Dataset entries Start Marker

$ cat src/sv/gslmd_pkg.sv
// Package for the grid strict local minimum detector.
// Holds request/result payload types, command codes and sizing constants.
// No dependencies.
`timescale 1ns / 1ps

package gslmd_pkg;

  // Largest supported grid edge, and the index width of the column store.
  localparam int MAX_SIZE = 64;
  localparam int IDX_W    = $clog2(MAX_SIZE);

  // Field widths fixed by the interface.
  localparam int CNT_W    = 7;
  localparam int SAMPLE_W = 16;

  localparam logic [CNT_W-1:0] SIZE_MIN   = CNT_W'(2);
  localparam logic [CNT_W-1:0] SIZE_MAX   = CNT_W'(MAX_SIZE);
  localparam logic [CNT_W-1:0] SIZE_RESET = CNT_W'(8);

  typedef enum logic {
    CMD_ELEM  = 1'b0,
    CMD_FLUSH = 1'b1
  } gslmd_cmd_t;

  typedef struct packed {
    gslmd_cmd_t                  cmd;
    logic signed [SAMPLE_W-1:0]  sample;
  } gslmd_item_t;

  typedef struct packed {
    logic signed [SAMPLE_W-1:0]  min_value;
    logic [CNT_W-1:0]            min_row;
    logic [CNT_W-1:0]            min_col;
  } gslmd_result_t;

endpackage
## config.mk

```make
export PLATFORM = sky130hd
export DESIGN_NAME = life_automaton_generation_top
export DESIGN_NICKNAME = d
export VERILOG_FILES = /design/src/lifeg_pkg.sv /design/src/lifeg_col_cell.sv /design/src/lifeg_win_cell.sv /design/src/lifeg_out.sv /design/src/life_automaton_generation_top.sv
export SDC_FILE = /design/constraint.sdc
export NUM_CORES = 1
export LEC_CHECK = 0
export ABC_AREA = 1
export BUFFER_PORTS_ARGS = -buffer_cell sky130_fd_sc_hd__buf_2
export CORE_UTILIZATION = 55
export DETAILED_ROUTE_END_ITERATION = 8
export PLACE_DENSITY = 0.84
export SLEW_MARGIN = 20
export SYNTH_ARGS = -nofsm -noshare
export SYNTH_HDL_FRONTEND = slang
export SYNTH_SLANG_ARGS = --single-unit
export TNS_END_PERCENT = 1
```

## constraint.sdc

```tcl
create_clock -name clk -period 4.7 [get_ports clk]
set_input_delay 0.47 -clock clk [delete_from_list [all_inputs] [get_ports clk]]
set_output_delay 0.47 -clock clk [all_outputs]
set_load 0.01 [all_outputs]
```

Dataset entries End Marker
Dataset entries Start Marker

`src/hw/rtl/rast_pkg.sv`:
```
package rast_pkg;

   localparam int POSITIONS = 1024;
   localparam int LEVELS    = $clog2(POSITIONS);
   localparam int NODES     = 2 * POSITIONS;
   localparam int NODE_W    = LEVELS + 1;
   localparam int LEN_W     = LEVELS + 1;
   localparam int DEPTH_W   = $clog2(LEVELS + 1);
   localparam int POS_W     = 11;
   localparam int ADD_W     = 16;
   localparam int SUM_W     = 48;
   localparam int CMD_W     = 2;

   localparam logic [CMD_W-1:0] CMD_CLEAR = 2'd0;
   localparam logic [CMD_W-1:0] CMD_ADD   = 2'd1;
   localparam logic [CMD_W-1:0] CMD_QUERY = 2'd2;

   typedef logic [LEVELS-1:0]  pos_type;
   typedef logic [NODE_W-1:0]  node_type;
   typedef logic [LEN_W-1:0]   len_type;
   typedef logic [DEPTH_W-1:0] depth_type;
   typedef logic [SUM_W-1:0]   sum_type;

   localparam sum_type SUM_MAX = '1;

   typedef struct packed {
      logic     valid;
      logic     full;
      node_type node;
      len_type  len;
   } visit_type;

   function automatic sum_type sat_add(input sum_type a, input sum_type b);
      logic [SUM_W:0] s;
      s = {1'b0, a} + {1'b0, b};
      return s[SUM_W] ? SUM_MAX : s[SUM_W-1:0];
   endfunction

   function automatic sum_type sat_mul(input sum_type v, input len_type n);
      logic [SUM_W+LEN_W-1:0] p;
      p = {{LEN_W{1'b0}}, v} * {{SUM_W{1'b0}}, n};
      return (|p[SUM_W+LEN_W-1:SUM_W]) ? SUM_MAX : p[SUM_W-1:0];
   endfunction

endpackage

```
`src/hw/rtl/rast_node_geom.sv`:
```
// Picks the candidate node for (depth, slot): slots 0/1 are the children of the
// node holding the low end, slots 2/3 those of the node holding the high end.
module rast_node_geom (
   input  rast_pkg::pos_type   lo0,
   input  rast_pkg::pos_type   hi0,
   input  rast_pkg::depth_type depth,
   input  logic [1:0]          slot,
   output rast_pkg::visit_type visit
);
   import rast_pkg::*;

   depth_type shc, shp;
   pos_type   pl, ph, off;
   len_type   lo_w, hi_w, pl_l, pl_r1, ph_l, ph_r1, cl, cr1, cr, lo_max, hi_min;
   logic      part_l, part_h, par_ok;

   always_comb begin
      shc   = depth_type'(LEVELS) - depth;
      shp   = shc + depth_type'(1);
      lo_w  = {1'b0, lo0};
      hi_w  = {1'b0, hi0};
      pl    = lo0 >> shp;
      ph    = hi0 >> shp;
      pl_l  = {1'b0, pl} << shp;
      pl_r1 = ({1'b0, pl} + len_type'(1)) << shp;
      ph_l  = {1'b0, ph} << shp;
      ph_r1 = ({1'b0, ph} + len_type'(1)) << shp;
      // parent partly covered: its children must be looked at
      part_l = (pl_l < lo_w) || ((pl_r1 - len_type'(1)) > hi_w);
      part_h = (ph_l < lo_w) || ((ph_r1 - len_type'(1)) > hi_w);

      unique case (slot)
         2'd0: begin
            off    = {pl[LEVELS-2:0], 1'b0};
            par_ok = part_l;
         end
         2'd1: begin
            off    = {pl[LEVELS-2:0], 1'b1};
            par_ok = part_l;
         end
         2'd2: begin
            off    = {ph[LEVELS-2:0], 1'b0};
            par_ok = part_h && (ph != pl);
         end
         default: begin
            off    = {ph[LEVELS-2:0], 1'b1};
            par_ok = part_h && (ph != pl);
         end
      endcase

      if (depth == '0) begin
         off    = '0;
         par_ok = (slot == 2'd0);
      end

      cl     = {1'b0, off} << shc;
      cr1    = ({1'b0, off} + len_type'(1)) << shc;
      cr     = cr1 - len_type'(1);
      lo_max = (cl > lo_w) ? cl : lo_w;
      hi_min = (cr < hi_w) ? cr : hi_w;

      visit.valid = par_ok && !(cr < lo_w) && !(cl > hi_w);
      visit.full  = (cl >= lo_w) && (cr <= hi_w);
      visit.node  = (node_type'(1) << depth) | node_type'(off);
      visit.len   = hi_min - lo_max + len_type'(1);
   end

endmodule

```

Dataset entries End Marker

**Exercise**:
Pull out every line in the data above that has the word "typedef".

**Output for this exercise**:
  typedef enum logic {
  typedef struct packed {
  typedef struct packed {
   typedef logic [LEVELS-1:0]  pos_type;
   typedef logic [NODE_W-1:0]  node_type;
   typedef logic [LEN_W-1:0]   len_type;
   typedef logic [DEPTH_W-1:0] depth_type;
   typedef logic [SUM_W-1:0]   sum_type;
   typedef struct packed {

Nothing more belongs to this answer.